Records supplied:
==> src/rtl/pstep_pkg.sv <==
package pstep_pkg;

  typedef struct packed {
    logic       div_mode;
    logic [1:0] sel;
  } ratio_cfg_t;

  // Steps per output period for a given ratio setting.
  function automatic int unsigned res_of(ratio_cfg_t cfg, int unsigned base);
    if (!cfg.div_mode) return base;
    case (cfg.sel)
      2'b00:   return base * 8;
      2'b01:   return base * 16;
      default: return base * 32;
    endcase
  endfunction

  // One step with wrap: up from mod-1 goes to 0, down from 0 goes to mod-1.
  function automatic int unsigned step_index(int unsigned idx, int unsigned modulus, logic up);
    if (up) return (idx + 1 == modulus) ? 0 : idx + 1;
    return (idx == 0) ? modulus - 1 : idx - 1;
  endfunction

endpackage

==> src/rtl/pstep_edge_sync.sv <==
module pstep_edge_sync #(
  parameter int STAGES = 2
) (
  input  logic clk,
  input  logic rst_n,
  input  logic async_in,
  output logic sync_out,
  output logic rise
);
  logic [STAGES:0] sh;

  always_ff @(posedge clk or negedge rst_n) begin
    if (!rst_n) sh <= '0;
    else        sh <= {sh[STAGES-1:0], async_in};
  end

  assign sync_out = sh[STAGES-1];
  assign rise     = sh[STAGES-1] & ~sh[STAGES];
endmodule

==> src/rtl/pstep_skip_gate.sv <==
module pstep_skip_gate #(
  parameter int SKIP_PERIOD = 32,
  localparam int CNT_W = $clog2(SKIP_PERIOD)
) (
  input  logic clk,
  input  logic rst_n,
  input  logic req,
  input  logic restart,
  output logic apply,
  output logic skip_hit
);
  localparam logic [CNT_W-1:0] LAST = CNT_W'(SKIP_PERIOD - 1);
  logic [CNT_W-1:0] cnt_q;

  assign skip_hit = req && !restart && (cnt_q == LAST);
  assign apply    = req && !restart && (cnt_q != LAST);

  always_ff @(posedge clk or negedge rst_n) begin
    if (!rst_n)       cnt_q <= '0;
    else if (restart) cnt_q <= '0;
    else if (req)     cnt_q <= (cnt_q == LAST) ? '0 : cnt_q + CNT_W'(1);
  end
endmodule

==> src/rtl/pstep_phase_index.sv <==
module pstep_phase_index #(
  parameter int IDX_W = 14,
  parameter int MOD_W = 14
) (
  input  logic             clk,
  input  logic             rst_n,
  input  logic             apply,
  input  logic             up,
  input  logic             clear,
  input  logic [MOD_W-1:0] modulus,
  output logic [IDX_W-1:0] idx,
  output logic             stb,
  output logic             stb_up
);
  logic [IDX_W-1:0] idx_next;

  assign idx_next = IDX_W'(pstep_pkg::step_index(int'(unsigned'(idx)),
                                                 int'(unsigned'(modulus)), up));

  always_ff @(posedge clk or negedge rst_n) begin
    if (!rst_n) begin
      idx    <= '0;
      stb    <= 1'b0;
      stb_up <= 1'b0;
    end else begin
      stb    <= apply && !clear;
      stb_up <= up;
      if (clear)      idx <= '0;
      else if (apply) idx <= idx_next;
    end
  end
endmodule

==> src/rtl/pstep_accum.sv <==
module pstep_accum #(
  parameter int BASE_RES    = 384,
  parameter int SKIP_PERIOD = 32,
  parameter int SYNC_STAGES = 2,
  localparam int MAX_RES = BASE_RES * 32,
  localparam int MOD_W   = $clog2(MAX_RES + 1),
  localparam int IDX_W   = $clog2(MAX_RES)
) (
  input  logic             clk,
  input  logic             rst_n,
  input  logic             step_req,
  input  logic             step_dir,
  input  logic             aligner_on,
  input  logic             div_mode,
  input  logic [1:0]       ratio_sel,
  input  logic             idx_clear,
  output logic [IDX_W-1:0] phase_idx,
  output logic             upd_stb,
  output logic             upd_adv
);
  import pstep_pkg::*;

  logic       step_sync, step_rise;
  logic       dir_sync, dir_rise;
  logic       req, apply, skip_hit;
  logic       cfg_chg, clear_any;
  ratio_cfg_t cfg_in, cfg_q;
  logic [MOD_W-1:0] cur_mod;

  pstep_edge_sync #(.STAGES(SYNC_STAGES)) u_step_sync (
    .clk(clk), .rst_n(rst_n), .async_in(step_req),
    .sync_out(step_sync), .rise(step_rise));

  pstep_edge_sync #(.STAGES(SYNC_STAGES)) u_dir_sync (
    .clk(clk), .rst_n(rst_n), .async_in(step_dir),
    .sync_out(dir_sync), .rise(dir_rise));

  assign cfg_in  = '{div_mode: div_mode, sel: ratio_sel};
  assign cfg_chg = (cfg_in != cfg_q);

  always_ff @(posedge clk or negedge rst_n) begin
    if (!rst_n) cfg_q <= '0;
    else        cfg_q <= cfg_in;
  end

  assign cur_mod   = MOD_W'(res_of(cfg_q, BASE_RES));
  assign req       = step_rise && aligner_on;
  assign clear_any = idx_clear || cfg_chg;

  pstep_skip_gate #(.SKIP_PERIOD(SKIP_PERIOD)) u_skip (
    .clk(clk), .rst_n(rst_n), .req(req), .restart(cfg_chg),
    .apply(apply), .skip_hit(skip_hit));

  pstep_phase_index #(.IDX_W(IDX_W), .MOD_W(MOD_W)) u_idx (
    .clk(clk), .rst_n(rst_n), .apply(apply), .up(dir_sync),
    .clear(clear_any), .modulus(cur_mod),
    .idx(phase_idx), .stb(upd_stb), .stb_up(upd_adv));

endmodule

==> config.mk <==
export PLATFORM = sky130hd
export DESIGN_NAME = pstep_accum
export DESIGN_NICKNAME = d
export VERILOG_FILES = /design/src/rtl/pstep_pkg.sv /design/src/rtl/pstep_edge_sync.sv /design/src/rtl/pstep_skip_gate.sv /design/src/rtl/pstep_phase_index.sv /design/src/rtl/pstep_accum.sv
export SDC_FILE = /design/constraint.sdc
export NUM_CORES = 1
export LEC_CHECK = 0
export BUFFER_PORTS_ARGS = -buffer_cell sky130_fd_sc_hd__buf_2
export CELL_PAD_IN_SITES_DETAIL_PLACEMENT = 0
export CELL_PAD_IN_SITES_GLOBAL_PLACEMENT = 1
export CORE_ASPECT_RATIO = 0.75
export CORE_MARGIN = 2
export CORE_UTILIZATION = 25
export CTS_BUF_LIST = sky130_fd_sc_hd__clkbuf_4 sky130_fd_sc_hd__clkbuf_8
export CTS_CLUSTER_DIAMETER = 50
export DETAILED_ROUTE_END_ITERATION = 8
export GPL_TIMING_DRIVEN = 0
export HOLD_SLACK_MARGIN = 0.1
export PLACE_DENSITY = 0.57
export SLEW_MARGIN = 20
export SYNTH_ARGS = -nofsm -noshare
export SYNTH_HDL_FRONTEND = slang
export SYNTH_HIERARCHICAL = 1
export SYNTH_SLANG_ARGS = --single-unit
==> constraint.sdc <==
create_clock -name clk -period 4.1 [get_ports clk]
set_input_delay 0.205 -clock clk [delete_from_list [all_inputs] [get_ports clk]]
set_output_delay 0.205 -clock clk [all_outputs]
set_load 0.02 [all_outputs]
==> flow_results.org, run 1 <==
** GRT
- Entering global routing, the biggest net connects 30 pins.
- Number of global-route vias before repair :: 2439
- The number of antenna violations at the first check in global routing was 0.
- Wire length of the first global-routing pass :: 14600 um
- Global routing consumed, over all layers together, between 15 and 20% of the routing resources.
- After global routing the overflow that remains totals 0.

** Cells and area
- Of the cells placed in the final design, the portion with a size suffix greater than 1 is 17.5%.
- In the layout the commonest cells are nor2_1, conb_1, dfrtp_1.
- Final net count :: 413
- Multi-input gate area in the final layout :: 1850 sq um
- Once layout is done, the placed cells without fillers occupy around 3300 sq um.
- Relative to the synthesized area, the layout overhead comes to 21.8%.
- The number of antenna diodes in the final layout is 0.
- Fill cells in the final layout number 1143.
- Cells fill 31.7% of the core in the end.
- In the final layout, flip-flops and latches occupy slightly above 700 sq um.

** Logic synthesis
- During synthesis, Yosys emitted a total of 6 warnings.
- After technology mapping, the gate count stands at 329.
- Avg Cell Area, Syn :: approximately 8.2 sq um
- Synthesized cell area :: 2710 sq um

** Route
- Avg WL per Cell :: 17.4 um
- In the routed design, unresolved DRC markers number 0.
- Detail Route met3 WL :: about 450 um
- Wires add up to 9310 um.
- First-pass iteration count of the detailed router :: 4
- Routed met2 length :: around 3600 um
- Routed Antenna Nets :: 0
- Post-detailed-route via-to-cell ratio :: about 5
- Routed metal-1 wire length :: 5270 um
- The first routing iteration left 211 violations.
- Count of vias placed by the detailed router :: 2749
- Top Metal Used :: met4

** CTS
- TritonCTS built the clock tree.
- Buffer type at the clock tree root :: clkbuf_8
- The later pin in the worst-skew pair is clocked with a latency of roughly 0.29 ns.
- Clock-pin slew was measured on the worst setup and hold paths at 0.07 ns.
- Counting along the longest clock path gives a buffer depth of 2.
- Clock tree synthesis found a total of 29 sinks.
- Counting the buffers created by CTS gives 5.
- CTS built an H-tree with a depth of 2.

** Run status
- The flow ran to the end, and the final reports show no timing, DRC or antenna violations.

** Critical path
- Kind of end point of the critical path :: flip-flop
- Worst path cell trace :: ha_1 > and3_1 > ha_1 > nand2b_4 > nor2_1 > clkbuf_1 > clkinv_1 > nor3_1 > nand2_1 > o221ai_1
- The worst setup path is launched from a flip-flop.
- In this run the worst setup path begins at u_skip/cnt_q[0].
- The worst register-to-register path begins at u_skip/cnt_q[0].
- Setup slack on the worst reg-to-reg path comes out at 0.35 ns.
- Reg-to-Reg End :: u_idx/idx[10]
- On the critical path, the stage with the largest delay is an instance of nor3_1.
- Most frequent cell on the critical path :: ha_1
- Among cell families on the critical path, the largest total delay comes from simple AND/OR/NAND/NOR gates.
- Of all nets on the critical path, the largest fanout is 10.
- Data on the critical path arrives at its endpoint at 3.95 ns.
- The critical path is of the reg -> reg type.
- Total stage count of the critical path :: 10
- FF-to-FF path depth :: 10
- In this run the worst setup path terminates at u_idx/idx[10].
- Max incr delay on CP :: approximately 0.73 ns
- Counting both buffers and inverters, the worst setup path holds a total of 2.
- Critical Path RT :: about 4.3 ns

** Place
- The count of buffers added on input and output ports is 24.
- Cell area reported after detailed placement :: between 3000 and 4000 sq um
- Placed wire-length estimate after detailed placement :: roughly 7000 um
- Routability-driven placement finished with a final weighted congestion of approximately 0.93.
- Post-placement worst setup slack :: -0.169 ns

** Timing
- Final-report hold violation count :: 0
- For the final database, setup skew stands at 0.00275 ns.
- Ratio of final minimum period to clock period :: between 90% and 100%
- Adding up every negative setup slack in the final design gives 0 ns.
- RSZ-0062 raised after global routing :: no
- Number of endpoints failing setup at the final stage :: 0
- The final max-slew violation count came to 0.
- Shortest clock period the worst path allows after layout :: 3.75 ns
- Derived from the worst setup path, the maximum achievable clock frequency is between 200 and 300 MHz.
- For the pin with the worst max-slew slack, the measured transition is 1.11 ns.
- Setup slack closes at around 0.35 ns.
- Headroom to the max-slew limit came out at 25.7%.

** Floorplan
- Starting utilization of the core area :: 26.0%
- Placeable core area :: 10400 sq um
- The die covers about 12000 sq um.
- Die X-Extent :: 124 um
- Row generation in the floorplan step produced 32 rows.
- From bottom edge to top edge, the die measures 94.2 um.
- During I/O placement, the number of pins put on the boundary was 25.

** Worst hold path
- The worst hold path was traced through 0 stages.
- Hold WC Path Type :: reg -> reg

** Power and ir drop
- LEAKAGE :: 1.35 nW
- For this design the ratio of total power to cell area is 198 nW/um^2.
- Maximum VDD drop :: about 120 uV
- Post-layout total power :: 0.652 mW

** Flow run
- Max capacitance violation total :: 0
-- flip-flops by register name (all words and copies together), names as in the netlist --
register,count
u_idx/idx,14
u_skip/cnt_q,5
cfg_q,3
u_step_sync/sh,3
u_dir_sync/sh,2
u_idx/stb,1
u_idx/stb_up,1
-- layout make-up --
| class | count | share of cell area (%) |
|---|---|---|
| clock buffer | 6 | 2.50 |
| tap | 136 | 5.16 |
| timing repair buffer | 33 | 6.14 |
| multi-input combinational | 293 | 56.1 |
| clock inverter | 2 | 0.417 |
| sequential | 29 | 22.0 |
| buffer | 22 | 6.03 |
| inverter | 15 | 1.71 |
-- worst min path at each step --
stage               slack, ns              start           endpoint
floorplan               -0.09              rst_n           cfg_q[0]
global placement         0.30              rst_n      u_idx/idx[11]
detailed placement       0.30              rst_n      u_idx/idx[13]
CTS                      0.35  u_step_sync/sh[0]  u_step_sync/sh[1]
global route             0.36   u_dir_sync/sh[0]   u_dir_sync/sh[1]
finish                   0.35  u_step_sync/sh[0]  u_step_sync/sh[1]
-- where the power goes --
| group | switching [mW] | internal (mW) | leakage (nW) |
|---|---|---|---|
| sequential | 0.00357 | 0.291 | 0.384 |
| combinational | 0.0558 | 0.0355 | 0.910 |
| clock | 0.130 | 0.136 | 0.0512 |
-- repair_timing --
item	in CTS	in global routing
hold endpoints to repair	34	0
hold buffers	6	0
resized for setup	1	0
pin swaps	0	1
setup buffers	0	3
setup endpoints to repair	3	1
-- metrics by stage --
stage	std cells	hold slack (ns)
6_report	536	0.351
5_1_grt	536	0.363
4_1_cts	533	0.353
3_5_place_dp	519	0.303
3_3_place_gp	519	0.304
2_1_floorplan	359	-0.0906
-- metal layers --
| layer | vias up | track usage, % |
|---|---|---|
| met2 | 90 | 22.3 |
| met3 | 2 | 2.96 |
| met1 | 1329 | 25.7 |
| met4 | 0 | 3.00 |
| met5 | - | 0 |
| li1 | 1328 | - |
Note: power is estimated with default switching activity, not from simulation.
==> run 2: changes to the inputs <==
==> constraint.sdc (replaced) <==
create_clock -name clk -period 3.5 [get_ports clk]
set_input_delay 0.175 -clock clk [delete_from_list [all_inputs] [get_ports clk]]
set_output_delay 0.175 -clock clk [all_outputs]
set_load 0.02 [all_outputs]
==> run 2 against run 1 <==
Critical endpoint unchanged. Largest cell class unchanged. Cell area is 1.6% higher. Non-clock buffer count is 1 higher. Core utilization rose by 0.52 points.
==> flow_results.org, run 2 (synthesis gave the netlist of run 1 again) <==
** Critical path
- The critical path data required time is 3.70 ns (-0.60 ns).
- The delay of the slowest cell on the worst path is 0.51 ns (-0.22 ns).
- Highest net fanout along the worst path :: 9 (-1)
- Crit path max-delay family :: simple AND/OR/NAND/NOR gates
- The worst setup path is captured at a flip-flop.
- Buffering stage count on the worst path with inverters included :: 4 (+2)
- The startpoint identified for the worst register-to-register timing path is u_idx/idx[0].
- In this run the critical register-to-register path is captured at u_idx/idx[10].
- The critical path is of the reg -> reg type.
- Worst path cell trace :: buf_8 > inv_1 > ha_1 > or4b_4 > nor4_4 > buf_6 > mux2i_2 > ha_2 > inv_1 > or3_4 > nor2_2 > a211oi_1 > or3_1 > o221ai_1
- Register-to-register path setup slack :: 0.17 ns (-0.17 ns)
- Critical path's slowest cell :: or4b_4
- By instance count, the cell type seen most on the critical path is inv_1.
- Critical Path AT :: 3.53 ns (-0.42 ns)
- The worst setup path is launched from a flip-flop.
- The cell count of the worst reg-to-reg path is 14 (+4).

** Worst hold path
- Hold Path End :: u_step_sync/sh[1]
- Hold WC Path Type :: reg -> reg
- Start point of the worst hold path :: u_step_sync/sh[0]
- The count of cells along the worst hold path is 0 (unchanged).

** Timing
- Achievable frequency :: 301 MHz (+13%)
- Setup skew after layout :: 0.0106 ns (+0.00786 ns)
- Setup repair after global routing left no endpoint under its margin.
- The transition time of the tightest slew-check pin came to 0.742 ns (-0.363 ns).
- The final hold slack was 0.349 ns (-0.00136 ns).
- Shortest clock period the worst path allows after layout :: 3.33 ns (-0.427 ns)
- Slew Limit Headroom :: 50.5% (+25 points)
- The total negative slack was 0 ns (unchanged).
- The final hold violation count was 0 (unchanged).
- Ratio of final minimum period to clock period :: 95.0% (+3.5 points)
- Number of endpoints failing setup at the final stage :: 0 (unchanged)
- The final max-slew violation count came to 0 (unchanged).

** Cells and area
- The final standard cell utilization of the core was 32.2% (+0.52 points).
- Final net count :: 414 (+0.24%)
- The summed area of non-filler cells in the final layout was 3350 sq um (+1.6%).
- The antenna diode instance count was 0 (unchanged).
- The fraction of final layout cells sized beyond drive strength 1 came to 20.7% (+3.2 points).
- Ranked by flip-flop count, first place goes to u_idx/idx.
- The largest registers in the layout are u_idx/idx: 14 flops, u_skip/cnt_q: 5 flops.
- Relative to the synthesized area, the layout overhead comes to 23.8%.
- The library cells used most frequently in the layout, excluding fill and tap cells, are conb_1, nor2_1, dfrtp_1.
- The number of flip-flops in the largest register is 14 (unchanged).
- Most frequent standard cell in the layout excluding fill and tap cells :: conb_1
- Fill cell instance count of the final layout :: 1133 (-0.87%)
- Register area :: 727 sq um (+0.17%)
- Multi-input gate area in the final layout :: 1890 sq um (+2.2%)

** Route
- Violation count after the first detailed-route iteration :: 179 (-15%)
- Post-detailed-route via-to-cell ratio :: 5.00 (-2.6%)
- DRT Wirelength :: 9400 um (+0.97%)
- Routed Antenna Nets :: 0 (unchanged)
- First-pass iteration count of the detailed router :: 5 (+1)
- Count of vias placed by the detailed router :: 2683 (-2.4%)
- The remaining routing DRC violations was 0 (unchanged).
- The average wire length per cell after detail routing came to 17.5 um (+0.78%).

** GRT
- The first-pass GRT wire length came to 14600 um (+0.14%).
- The overflow left after global routing is 0 (unchanged).
- Total Routing Usage GR :: 16.5% (+0.30 points)
- The largest net degree at the start of global routing is 30 (unchanged).
- Number of global-route vias before repair :: 2393 (-1.9%)
- The number of antenna violations at the first check in global routing was 0 (unchanged).

** Floorplan
- Count of boundary I/O pins :: 25 (unchanged)
- Count of standard-cell rows :: 32 (unchanged)
- Placeable core area :: 10400 sq um (unchanged)
- The horizontal die dimension is 124 um (unchanged).
- The die area was 11700 sq um (unchanged).
- The height of the die came to 94.2 um (unchanged).
- Starting utilization of the core area :: 26.0% (unchanged)

** Place
- Placed wire-length estimate after detailed placement :: 7020 um (+1.4%)
- Final estimated routing congestion in global placement :: 0.888 (-4.4%)
- The instance area after placement came to 3130 sq um (+0.44%).
- IO buf count :: 24 (unchanged)

** CTS
- The largest buffer count on any clock path was 2 (unchanged).
- Number of levels the H-tree was split into :: 2 (unchanged)
- The clock-pin slew on the worst setup and hold paths was 0.08 ns (about the same).
- TritonCTS built the clock tree.
- CTS placed an instance of clkbuf_8 at the clock tree root.
- Number of buffers created by CTS :: 5 (unchanged)
- The number of clock sinks seen by CTS was 29 (unchanged).
- Source-to-sink clock delay at the later pin of the worst-skew pair :: 0.30 ns (about the same)

** Flow run
- The count of max-cap constraint violations is 0 (unchanged).

** Power and ir drop
- The peak ir drop on the vdd network was 204 uV (+66%).
- The areal power density over the cells was 230 nW/um^2 (+16%).
- The standby leakage power is 1.35 nW (+0.32%).
- Post-layout total power :: 0.770 mW (+18%)

** Run status
- The run finished with clean final reports.
[run 2: power by group]
| part | internal, mW | switching [mW] |
|---|---|---|
| combinational | 0.0432 | 0.0671 |
| clock | 0.159 | 0.156 |
| sequential | 0.340 | 0.00423 |
[run 2: how the worst max path moves through the flow]
stage               cells after the start    startpoint            end
floorplan                              14  u_idx/idx[0]  u_idx/idx[10]
global placement                       14  u_idx/idx[0]  u_idx/idx[10]
detailed placement                     14  u_idx/idx[0]  u_idx/idx[10]
CTS                                    14  u_idx/idx[0]  u_idx/idx[10]
global route                           14  u_idx/idx[0]   u_idx/idx[6]
finish                                 14  u_idx/idx[0]  u_idx/idx[10]
[run 2: cell type report]
cell class                 instances  share of cell area (%)
clock buffer                       6                    2.46
clock inverter                     2                   0.410
inverter                          15                    1.72
multi-input combinational        293                    56.4
sequential                        29                    21.7
tap                              136                    5.07
timing repair buffer              34                    6.27
buffer                            22                    6.01
[run 2: layer usage]
metal  share of wire (%)  GRT usage, %  wire length [um]
met1                  54          25.9              5070
met2                  38          21.6              3610
met3                 6.4          4.73               601
met4                 1.2          3.18               111
met5                   0             0                 0
[run 2: repair_timing]
action,in CTS,in global routing
buffers inserted,1,3
gates resized for setup,5,9
pin swaps,1,3
hold buffers,6,0
setup endpoints to repair,11,12
endpoints found under the hold margin,34,0
[run 2: through the flow]
stage | instances | setup slack, ns
after floorplan | 359 | 0.135
after global placement | 519 | -0.499
after detailed placement | 519 | -0.504
after CTS | 534 | -0.0305
after global routing | 537 | 0.00519
final | 537 | 0.174
[run 2: worst register-to-register path, cell delays in order, from the launching register on]
cell and delay (ns):
dfrtp_1 0.41, buf_8 0.15, inv_1 0.05, ha_1 0.16, or4b_4 0.51, nor4_4 0.19
buf_6 0.18, mux2i_2 0.24, ha_2 0.24, inv_1 0.07, or3_4 0.42, nor2_2 0.10
a211oi_1 0.05, or3_1 0.36, o221ai_1 0.08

Your assignment: From the records above, copy out the line with "- In the final", the line with "- Routed met2 length :: around 3600 um", and every line between them, word for word.

Result of this exercise:
- In the final layout, flip-flops and latches occupy slightly above 700 sq um.

** Logic synthesis
- During synthesis, Yosys emitted a total of 6 warnings.
- After technology mapping, the gate count stands at 329.
- Avg Cell Area, Syn :: approximately 8.2 sq um
- Synthesized cell area :: 2710 sq um

** Route
- Avg WL per Cell :: 17.4 um
- In the routed design, unresolved DRC markers number 0.
- Detail Route met3 WL :: about 450 um
- Wires add up to 9310 um.
- First-pass iteration count of the detailed router :: 4
- Routed met2 length :: around 3600 um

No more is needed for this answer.